* **What needs to be done**
Between the line containing "arrive from the" and the line containing "in arrival order." lies a run of lines; give that run again exactly, with both of those lines, and nothing else from the entries below.

* **Entries provided**
⁂
## config.mk

```make
export PLATFORM = sky130hd
export DESIGN_NAME = adder_array_ctrl_flat
export DESIGN_NICKNAME = d
export VERILOG_FILES = /design/src/rtl/adder_array_ctrl_if.sv /design/src/rtl/adder_array_ctrl.sv /design/src/flat_wrapper.sv
export SDC_FILE = /design/constraint.sdc
export NUM_CORES = 1
export LEC_CHECK = 0
export CAP_MARGIN = 20
export CORE_AREA = 2 2 310 312
export DETAILED_ROUTE_END_ITERATION = 10
export DIE_AREA = 0 0 312 314
export PLACE_DENSITY_LB_ADDON = 0.2
export SLEW_MARGIN = 20
export SYNTH_ARGS = -nofsm -noshare
export SYNTH_HDL_FRONTEND = slang
export SYNTH_SLANG_ARGS = --single-unit
```

## constraint.sdc

```tcl
create_clock -name clk -period 17.5 [get_ports clk]
set_input_delay 3.5 -clock clk [delete_from_list [all_inputs] [get_ports clk]]
set_output_delay 3.5 -clock clk [all_outputs]
set_load 0.005 [all_outputs]
```
$ cat config.mk
export PLATFORM = sky130hd
export DESIGN_NAME = series_sum_engine_flat
export DESIGN_NICKNAME = d
export VERILOG_FILES = /design/src/rtl/series_pkg.sv /design/src/rtl/series_sum_engine_if.sv /design/src/rtl/series_term_unit.sv /design/src/rtl/series_sum_engine.sv /design/src/flat_wrapper.sv
export SDC_FILE = /design/constraint.sdc
export NUM_CORES = 1
export LEC_CHECK = 0
export BUFFER_PORTS_ARGS = -buffer_cell sky130_fd_sc_hd__buf_2
export CAP_MARGIN = 20
export CORE_ASPECT_RATIO = 0.5
export CORE_MARGIN = 2
export CORE_UTILIZATION = 45
export CTS_CLUSTER_DIAMETER = 40
export CTS_CLUSTER_SIZE = 40
export DETAILED_ROUTE_END_ITERATION = 12
export PLACE_DENSITY = 0.62
export SYNTH_ARGS = -nofsm -noshare
export SYNTH_HDL_FRONTEND = slang
export SYNTH_HIERARCHICAL = 1
export SYNTH_SLANG_ARGS = --single-unit
$ cat constraint.sdc
create_clock -name Clk -period 18.05 [get_ports Clk]
set_input_delay 1.805 -clock Clk [delete_from_list [all_inputs] [get_ports Clk]]
set_output_delay 1.805 -clock Clk [all_outputs]
set_load 0.01 [all_outputs]
===== src/rtl/ob_cmd_ingress.sv =====
// ---------------------------------------------------------------------------
// ob_cmd_ingress
//
// Ingress stage in front of the order-book engine. Commands arrive from the
// host on a valid/ready handshake. Each accepted command is classified by its
// opcode:
//   - Buy / Sell / QryBidAsk : written into an N-entry FIFO and presented to
//                              the engine in arrival order.
//   - Nop                    : retired here; a single-entry response register
//                              is loaded with {uid, S_Okay}.
//   - reserved (3'b1xx)      : dropped; drop_cnt counts them and saturates.
//
// Command layout (35 bits): uid[34:3], opcode[2:0].
// Response layout (35 bits): uid[34:3], status[2:0].
//
// Ports
//   clk          in   clock, rising edge
//   arst_n       in   asynchronous active-low reset
//   cmd_in_vld   in   upstream command valid
//   cmd_in       in   upstream command
//   cmd_in_rdy   out  ingress accepts this cycle (registered state only)
//   cmd_out_vld  out  FIFO head valid toward the engine
//   cmd_out      out  FIFO head command
//   cmd_out_rdy  in   engine accepts the head
//   rsp_out_vld  out  local Nop response valid
//   rsp_out      out  local Nop response
//   rsp_out_rdy  in   response consumer accepts
//   occupancy    out  number of valid FIFO entries
//   drop_cnt     out  reserved-opcode drop count, saturating
// ---------------------------------------------------------------------------
module ob_cmd_ingress #(
    parameter int N = 4
) (
    input  logic                 clk,
    input  logic                 arst_n,
    input  logic                 cmd_in_vld,
    input  logic [34:0]          cmd_in,
    output logic                 cmd_in_rdy,
    output logic                 cmd_out_vld,
    output logic [34:0]          cmd_out,
    input  logic                 cmd_out_rdy,
    output logic                 rsp_out_vld,
    output logic [34:0]          rsp_out,
    input  logic                 rsp_out_rdy,
    output logic [$clog2(N):0]   occupancy,
    output logic [15:0]          drop_cnt
);

    localparam int PW = $clog2(N);
    localparam int OW = PW + 1;

    localparam logic [2:0] OP_NOP     = 3'b000;
    localparam logic [2:0] OP_BUY     = 3'b001;
    localparam logic [2:0] OP_SELL    = 3'b010;
    localparam logic [2:0] OP_QRY     = 3'b011;
    localparam logic [2:0] S_OKAY     = 3'b000;
    localparam logic [15:0] DROP_MAX  = 16'hFFFF;

    // -----------------------------------------------------------------------
    // State
    // -----------------------------------------------------------------------
    logic [34:0]   mem_q [N];
    logic [PW-1:0] wr_ptr_q,  wr_ptr_d;
    logic [PW-1:0] rd_ptr_q,  rd_ptr_d;
    logic [OW-1:0] occ_q,     occ_d;
    logic          rsp_vld_q, rsp_vld_d;
    logic [34:0]   rsp_q,     rsp_d;
    logic [15:0]   drop_q,    drop_d;

    // -----------------------------------------------------------------------
    // Decode
    // -----------------------------------------------------------------------
    logic [2:0] in_op;
    logic       full;
    logic       empty;
    logic       in_acc;
    logic       is_fwd;
    logic       is_nop;
    logic       is_rsv;
    logic       push;
    logic       pop;
    logic       rsp_done;

    assign in_op = cmd_in[2:0];
    assign full  = (occ_q == OW'(N));
    assign empty = (occ_q == '0);

    // Ready depends only on registered state. A full FIFO refuses even when
    // the head is being popped in the same cycle, which keeps input ready
    // free of any path from cmd_out_rdy.
    assign cmd_in_rdy = !full && !rsp_vld_q;

    assign in_acc = cmd_in_vld && cmd_in_rdy;

    always_comb begin
        is_fwd = 1'b0;
        is_nop = 1'b0;
        is_rsv = 1'b0;
        case (in_op)
            OP_NOP:                   is_nop = 1'b1;
            OP_BUY, OP_SELL, OP_QRY:  is_fwd = 1'b1;
            default:                  is_rsv = 1'b1;
        endcase
    end

    assign push     = in_acc && is_fwd;
    assign pop      = !empty && cmd_out_rdy;
    assign rsp_done = rsp_vld_q && rsp_out_rdy;

    // -----------------------------------------------------------------------
    // Next-state logic
    // -----------------------------------------------------------------------
    always_comb begin
        // Pointers are PW bits wide; with N a power of two the natural
        // overflow of the increment is the modulo-N wrap.
        wr_ptr_d = wr_ptr_q;
        rd_ptr_d = rd_ptr_q;
        if (push) begin
            wr_ptr_d = wr_ptr_q + PW'(1);
        end
        if (pop) begin
            rd_ptr_d = rd_ptr_q + PW'(1);
        end
    end

    always_comb begin
        occ_d = occ_q;
        case ({push, pop})
            2'b10:   occ_d = occ_q + OW'(1);
            2'b01:   occ_d = occ_q - OW'(1);
            default: occ_d = occ_q;
        endcase
    end

    always_comb begin
        rsp_vld_d = rsp_vld_q;
        rsp_d     = rsp_q;
        // A Nop can only be accepted while the response register is empty,
        // so the clear and the load never compete in one cycle. The payload
        // is left untouched on clear; only the valid flag drops.
        if (rsp_done) begin
            rsp_vld_d = 1'b0;
        end
        if (in_acc && is_nop) begin
            rsp_vld_d = 1'b1;
            rsp_d     = {cmd_in[34:3], S_OKAY};
        end
    end

    always_comb begin
        drop_d = drop_q;
        if (in_acc && is_rsv && (drop_q != DROP_MAX)) begin
            drop_d = drop_q + 16'd1;
        end
    end

    // -----------------------------------------------------------------------
    // Registers
    // -----------------------------------------------------------------------
    always_ff @(posedge clk or negedge arst_n) begin
        if (!arst_n) begin
            wr_ptr_q  <= '0;
            rd_ptr_q  <= '0;
            occ_q     <= '0;
            rsp_vld_q <= 1'b0;
            rsp_q     <= '0;
            drop_q    <= '0;
        end else begin
            wr_ptr_q  <= wr_ptr_d;
            rd_ptr_q  <= rd_ptr_d;
            occ_q     <= occ_d;
            rsp_vld_q <= rsp_vld_d;
            rsp_q     <= rsp_d;
            drop_q    <= drop_d;
        end
    end

    // Storage needs no reset: an entry is only visible once occupancy
    // covers it, and reset forces occupancy to zero.
    always_ff @(posedge clk) begin
        if (push) begin
            mem_q[wr_ptr_q] <= cmd_in;
        end
    end

    // -----------------------------------------------------------------------
    // Outputs
    // -----------------------------------------------------------------------
    assign cmd_out_vld = !empty;
    assign cmd_out     = mem_q[rd_ptr_q];
    assign rsp_out_vld = rsp_vld_q;
    assign rsp_out     = rsp_q;
    assign occupancy   = occ_q;
    assign drop_cnt    = drop_q;

endmodule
⁂
* **Worked solution**
// Ingress stage in front of the order-book engine. Commands arrive from the
// host on a valid/ready handshake. Each accepted command is classified by its
// opcode:
//   - Buy / Sell / QryBidAsk : written into an N-entry FIFO and presented to
//                              the engine in arrival order.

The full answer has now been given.